Anthocyanins belong to a parent class of molecules called flavonoids synthesized via the phenylpropanoid pathway; they are odorless and nearly flavorless, contributing to taste as a moderately astringent sensation. Anthocyanins occur in all tissues of higher plants, including leaves, stems, roots, flowers, and fruits. Anthoxanthins are clear, white to yellow counterparts of anthocyanins occurring in plants. Anthocyanins are derived from anthocyanidins by adding sugars.

Alkaloids Compounds

Alkaloids are a group of naturally occurring chemical compounds that contain mostly basic nitrogen, carbon and hydrogen atoms. Alkaloids may also contain oxygen, sulfur and more rarely other elements such as chlorine, bromine, and phosphorus. Alkaloids are having pharmacological activities including animalarial, antiasthma and anticancer etc.

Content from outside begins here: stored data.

File: src/rtl/phyan_pkg.sv
// phyan_pkg: constants for the auto-negotiation register set.
// assumes 32-bit axi4-lite register access, 16-bit registers in low bits.
package phyan_pkg;
  localparam int unsigned PHYAN_ADDR_W = 8;
  localparam int unsigned PHYAN_DATA_W = 32;
  localparam int unsigned PHYAN_REG_W = 16;
  localparam int unsigned PHYAN_IDX_W = 6;
  // register indexes; byte address is index times four
  localparam logic [PHYAN_IDX_W-1:0] PHYAN_IDX_MODE_CTRL = 6'h00;
  localparam logic [PHYAN_IDX_W-1:0] PHYAN_IDX_MODE_STAT = 6'h01;
  localparam logic [PHYAN_IDX_W-1:0] PHYAN_IDX_ADV = 6'h04;
  localparam logic [PHYAN_IDX_W-1:0] PHYAN_IDX_LP_ABIL = 6'h05;
  localparam logic [PHYAN_IDX_W-1:0] PHYAN_IDX_EXPAN = 6'h06;
  localparam logic [PHYAN_IDX_W-1:0] PHYAN_IDX_NP_TX = 6'h07;
  localparam logic [PHYAN_IDX_W-1:0] PHYAN_IDX_LP_NP = 6'h08;
  localparam logic [PHYAN_IDX_W-1:0] PHYAN_IDX_IRQ_STAT = 6'h10;
  localparam logic [PHYAN_IDX_W-1:0] PHYAN_IDX_IRQ_MASK = 6'h11;
  localparam int unsigned PHYAN_IDX_LSB = 2;
  // field positions
  localparam int unsigned PHYAN_CTRL_RESTART = 9;
  localparam int unsigned PHYAN_STAT_COMPLETE = 5;
  localparam int unsigned PHYAN_LP_ASYM = 11;
  localparam int unsigned PHYAN_EXP_PDF = 4;
  localparam int unsigned PHYAN_EXP_LP_NP = 3;
  localparam int unsigned PHYAN_EXP_NP_ABLE = 2;
  localparam int unsigned PHYAN_EXP_PAGE_RX = 1;
  localparam int unsigned PHYAN_EXP_LP_AN = 0;
  localparam int unsigned PHYAN_PG_NP = 15;
  localparam int unsigned PHYAN_NP_TOGGLE = 11;
  // writable masks and reset values
  localparam logic [15:0] PHYAN_ADV_WMASK = 16'hade0 | 16'h001f;
  localparam logic [15:0] PHYAN_ADV_RESET = 16'h01e1;
  localparam logic [15:0] PHYAN_LP_WMASK = 16'h0800;
  localparam logic [15:0] PHYAN_LP_RX_MASK = 16'hefff;
  localparam logic [15:0] PHYAN_NPTX_WMASK = 16'hb7ff;
  localparam logic [15:0] PHYAN_NPTX_RESET = 16'h2001;
  localparam logic [15:0] PHYAN_ZERO16 = 16'h0000;
  // interrupt status bits
  localparam int unsigned PHYAN_IRQ_W = 3;
  localparam int unsigned PHYAN_IRQ_PAGE = 0;
  localparam int unsigned PHYAN_IRQ_FAULT = 1;
  localparam int unsigned PHYAN_IRQ_DONE = 2;
  // axi responses
  localparam logic [1:0] PHYAN_RESP_OKAY = 2'h0;
  localparam logic [1:0] PHYAN_RESP_SLVERR = 2'h2;
endpackage

File: src/rtl/phyan_regs.sv
// phyan_regs: auto-negotiation register group of a gigabit phy behind axi4-lite.
// assumes a line-side negotiation engine feeds received pages and events,
// and takes the advertised pages and the restart pulse.
//
// The implementer's own choice: the AXI4-Lite slave port.
`timescale 1ns/10ps
module phyan_regs (
  input wire logic sys_clk_in,
  input wire logic reset_n_in,
  // axi4-lite slave
  input wire logic [phyan_pkg::PHYAN_ADDR_W-1:0] s_axi_awaddr_in,
  input wire logic [2:0] s_axi_awprot_in,
  input wire logic s_axi_awvalid_in,
  output logic s_axi_awready_out,
  input wire logic [phyan_pkg::PHYAN_DATA_W-1:0] s_axi_wdata_in,
  input wire logic [3:0] s_axi_wstrb_in,
  input wire logic s_axi_wvalid_in,
  output logic s_axi_wready_out,
  output logic [1:0] s_axi_bresp_out,
  output logic s_axi_bvalid_out,
  input wire logic s_axi_bready_in,
  input wire logic [phyan_pkg::PHYAN_ADDR_W-1:0] s_axi_araddr_in,
  input wire logic [2:0] s_axi_arprot_in,
  input wire logic s_axi_arvalid_in,
  output logic s_axi_arready_out,
  output logic [phyan_pkg::PHYAN_DATA_W-1:0] s_axi_rdata_out,
  output logic [1:0] s_axi_rresp_out,
  output logic s_axi_rvalid_out,
  input wire logic s_axi_rready_in,
  // line-side negotiation engine
  input wire logic rx_page_valid_in,
  input wire logic rx_page_is_next_in,
  input wire logic [phyan_pkg::PHYAN_REG_W-1:0] rx_link_code_word_in,
  input wire logic tx_page_sent_in,
  input wire logic parallel_fault_in,
  input wire logic an_complete_in,
  output logic [phyan_pkg::PHYAN_REG_W-1:0] adv_page_out,
  output logic [phyan_pkg::PHYAN_REG_W-1:0] next_page_tx_out,
  output logic an_restart_out,
  output logic irq_out
);
  import phyan_pkg::*;

  typedef struct packed {
    logic aw_have;
    logic [PHYAN_IDX_W-1:0] aw_idx;
    logic aw_bad;
    logic w_have;
    logic [15:0] w_data;
    logic [1:0] w_strb;
    logic awready;
    logic wready;
    logic bvalid;
    logic [1:0] bresp;
    logic arready;
    logic rvalid;
    logic [1:0] rresp;
    logic [15:0] rdata;
    logic [15:0] adv;
    logic [15:0] lp_abil;
    logic exp_pdf;
    logic exp_lp_np;
    logic exp_page_rx;
    logic exp_lp_an;
    logic [15:0] np_tx;
    logic [15:0] lp_np;
    logic complete;
    logic done_seen;
    logic restart;
    logic [PHYAN_IRQ_W-1:0] irq_stat;
    logic [PHYAN_IRQ_W-1:0] irq_mask;
    logic irq;
  } phyan_state_s;

  phyan_state_s st_q;
  phyan_state_s st_d;

  // byte-lane merge of a 16-bit register with a writable-bit mask
  function automatic logic [15:0] phyan_merge(input logic [15:0] cur, input logic [15:0] wdat,
                                              input logic [1:0] strb, input logic [15:0] wmask);
    logic [15:0] lanes;
    lanes = {{8{strb[1]}}, {8{strb[0]}}} & wmask;
    phyan_merge = (cur & ~lanes) | (wdat & lanes);
  endfunction

  function automatic logic phyan_mapped(input logic [PHYAN_IDX_W-1:0] idx);
    phyan_mapped = (idx == PHYAN_IDX_MODE_CTRL) || (idx == PHYAN_IDX_MODE_STAT) ||
                   (idx == PHYAN_IDX_ADV) || (idx == PHYAN_IDX_LP_ABIL) ||
                   (idx == PHYAN_IDX_EXPAN) || (idx == PHYAN_IDX_NP_TX) ||
                   (idx == PHYAN_IDX_LP_NP) || (idx == PHYAN_IDX_IRQ_STAT) ||
                   (idx == PHYAN_IDX_IRQ_MASK);
  endfunction

  logic [PHYAN_IDX_W-1:0] rd_idx;
  logic [15:0] exp_view;
  logic [15:0] stat_view;
  logic [15:0] ctrl_view;
  logic [15:0] rd_val;
  logic do_write;
  logic do_read;
  logic [PHYAN_IRQ_W-1:0] irq_evt;
  logic [PHYAN_IRQ_W-1:0] irq_clr;
  logic [PHYAN_IRQ_W-1:0] irq_next;

  assign rd_idx = s_axi_araddr_in[PHYAN_IDX_LSB +: PHYAN_IDX_W];
  assign do_read = s_axi_arvalid_in && st_q.arready;
  assign do_write = st_q.aw_have && st_q.w_have && !st_q.bvalid;

  // expansion view, reserved bits zero, next-page ability constant one
  always_comb begin
    exp_view = PHYAN_ZERO16;
    exp_view[PHYAN_EXP_PDF] = st_q.exp_pdf;
    exp_view[PHYAN_EXP_LP_NP] = st_q.exp_lp_np;
    exp_view[PHYAN_EXP_NP_ABLE] = 1'b1;
    exp_view[PHYAN_EXP_PAGE_RX] = st_q.exp_page_rx;
    exp_view[PHYAN_EXP_LP_AN] = st_q.exp_lp_an;
    stat_view = PHYAN_ZERO16;
    stat_view[PHYAN_STAT_COMPLETE] = st_q.complete;
    ctrl_view = PHYAN_ZERO16;
    ctrl_view[PHYAN_CTRL_RESTART] = st_q.restart;
  end

  // read mux
  always_comb begin
    rd_val = PHYAN_ZERO16;
    unique case (rd_idx)
      PHYAN_IDX_MODE_CTRL: rd_val = ctrl_view;
      PHYAN_IDX_MODE_STAT: rd_val = stat_view;
      PHYAN_IDX_ADV: rd_val = st_q.adv;
      PHYAN_IDX_LP_ABIL: rd_val = st_q.lp_abil;
      PHYAN_IDX_EXPAN: rd_val = exp_view;
      PHYAN_IDX_NP_TX: rd_val = st_q.np_tx;
      PHYAN_IDX_LP_NP: rd_val = st_q.lp_np;
      PHYAN_IDX_IRQ_STAT: rd_val = {{(16-PHYAN_IRQ_W){1'b0}}, st_q.irq_stat};
      PHYAN_IDX_IRQ_MASK: rd_val = {{(16-PHYAN_IRQ_W){1'b0}}, st_q.irq_mask};
      default: rd_val = PHYAN_ZERO16;
    endcase
  end

  // interrupt events
  always_comb begin
    irq_evt = '0;
    irq_evt[PHYAN_IRQ_PAGE] = rx_page_valid_in;
    irq_evt[PHYAN_IRQ_FAULT] = parallel_fault_in;
    irq_evt[PHYAN_IRQ_DONE] = an_complete_in && !st_q.done_seen;
  end

  // write-one-clear request on the status register
  assign irq_clr = (do_write && (st_q.aw_idx == PHYAN_IDX_IRQ_STAT) && st_q.w_strb[0]) ?
                   st_q.w_data[PHYAN_IRQ_W-1:0] : '0;

  // sticky status per bit; an event in the clearing cycle wins
  for (genvar i = 0; i < PHYAN_IRQ_W; i++) begin : g_irq
    assign irq_next[i] = irq_evt[i] | (st_q.irq_stat[i] & ~irq_clr[i]);
  end

  always_comb begin
    st_d = st_q;
    // write address and data channels, taken in either order
    if (s_axi_awvalid_in && st_q.awready) begin
      st_d.aw_have = 1'b1;
      st_d.aw_idx = s_axi_awaddr_in[PHYAN_IDX_LSB +: PHYAN_IDX_W];
      st_d.aw_bad = !phyan_mapped(s_axi_awaddr_in[PHYAN_IDX_LSB +: PHYAN_IDX_W]);
    end
    if (s_axi_wvalid_in && st_q.wready) begin
      st_d.w_have = 1'b1;
      st_d.w_data = s_axi_wdata_in[15:0];
      st_d.w_strb = s_axi_wstrb_in[1:0];
    end
    st_d.awready = !st_d.aw_have;
    st_d.wready = !st_d.w_have;
    if (st_q.bvalid && s_axi_bready_in) begin
      st_d.bvalid = 1'b0;
    end

    // line side: restart pulse lasts one cycle
    st_d.restart = 1'b0;
    st_d.complete = an_complete_in;
    st_d.done_seen = an_complete_in;

    // toggle reads the inverse of the last sent word's toggle
    if (tx_page_sent_in) begin
      st_d.np_tx[PHYAN_NP_TOGGLE] = !st_q.np_tx[PHYAN_NP_TOGGLE];
    end

    // read clears the fault and page-received expansion bits; a new event below still sets them
    if (do_read && rd_idx == PHYAN_IDX_EXPAN) begin
      st_d.exp_pdf = 1'b0;
      st_d.exp_page_rx = 1'b0;
    end

    // register writes
    if (do_write) begin
      st_d.aw_have = 1'b0;
      st_d.w_have = 1'b0;
      st_d.awready = 1'b1;
      st_d.wready = 1'b1;
      st_d.bvalid = 1'b1;
      st_d.bresp = st_q.aw_bad ? PHYAN_RESP_SLVERR : PHYAN_RESP_OKAY;
      unique case (st_q.aw_idx)
        PHYAN_IDX_MODE_CTRL: begin
          if (st_q.w_strb[1] && st_q.w_data[PHYAN_CTRL_RESTART]) begin
            st_d.restart = 1'b1;
            st_d.np_tx[PHYAN_NP_TOGGLE] = 1'b0;
          end
        end
        PHYAN_IDX_ADV: begin
          st_d.adv = phyan_merge(st_q.adv, st_q.w_data, st_q.w_strb,
                                 PHYAN_ADV_WMASK);
        end
        PHYAN_IDX_LP_ABIL: begin
          st_d.lp_abil = phyan_merge(st_q.lp_abil, st_q.w_data, st_q.w_strb,
                                     PHYAN_LP_WMASK);
        end
        PHYAN_IDX_NP_TX: begin
          st_d.np_tx = phyan_merge(st_d.np_tx, st_q.w_data, st_q.w_strb,
                                   PHYAN_NPTX_WMASK);
        end
        PHYAN_IDX_IRQ_STAT: begin
          st_d.irq_stat = irq_next;
        end
        PHYAN_IDX_IRQ_MASK: begin
          if (st_q.w_strb[0]) begin
            st_d.irq_mask = st_q.w_data[PHYAN_IRQ_W-1:0];
          end
        end
        default: begin
        end
      endcase
    end

    // received pages; hardware sets win over software clears
    if (rx_page_valid_in) begin
      st_d.exp_page_rx = 1'b1;
      if (rx_page_is_next_in) begin
        st_d.lp_np = rx_link_code_word_in;
      end else begin
        st_d.lp_abil = rx_link_code_word_in & PHYAN_LP_RX_MASK;
        st_d.exp_lp_an = 1'b1;
        st_d.exp_lp_np = rx_link_code_word_in[PHYAN_PG_NP];
      end
    end
    if (parallel_fault_in) begin
      st_d.exp_pdf = 1'b1;
    end
    st_d.irq_stat = irq_next;
    st_d.irq = |(st_d.irq_stat & st_d.irq_mask);

    // read channel
    if (st_q.rvalid && s_axi_rready_in) begin
      st_d.rvalid = 1'b0;
    end
    if (do_read) begin
      st_d.rvalid = 1'b1;
      st_d.rdata = rd_val;
      st_d.rresp = phyan_mapped(rd_idx) ? PHYAN_RESP_OKAY : PHYAN_RESP_SLVERR;
    end
    st_d.arready = !st_d.rvalid;
  end

  always_ff @(posedge sys_clk_in or negedge reset_n_in) begin
    if (!reset_n_in) begin
      st_q <= '0;
      st_q.awready <= 1'b1;
      st_q.wready <= 1'b1;
      st_q.arready <= 1'b1;
      st_q.adv <= PHYAN_ADV_RESET;
      st_q.lp_abil <= PHYAN_ZERO16;
      st_q.np_tx <= PHYAN_NPTX_RESET;
      st_q.lp_np <= PHYAN_ZERO16;
    end else begin
      st_q <= st_d;
    end
  end

  assign s_axi_awready_out = st_q.awready;
  assign s_axi_wready_out = st_q.wready;
  assign s_axi_bresp_out = st_q.bresp;
  assign s_axi_bvalid_out = st_q.bvalid;
  assign s_axi_arready_out = st_q.arready;
  assign s_axi_rdata_out = {16'h0000, st_q.rdata};
  assign s_axi_rresp_out = st_q.rresp;
  assign s_axi_rvalid_out = st_q.rvalid;
  assign adv_page_out = st_q.adv;
  assign next_page_tx_out = st_q.np_tx;
  assign an_restart_out = st_q.restart;
  assign irq_out = st_q.irq;
endmodule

Strychnine is a colorless, bitter crystalline alkaloid used as a pesticide, particularly for killing small vertebrates such as birds and rodents. Strychnine has been used in rodent poisons and in smaller doses as a stimulant in veterinary practice. It increases the reflex irritability of the spinal cord, which results in a loss of normal inhibition of the body’s motor cells, causing severe contractions of the muscles; arching of the back is a common symptom of poisoning. Strychnine rapidly enters the blood, whether taken orally or by injection, and symptoms of poisoning usually appear within 20 minutes.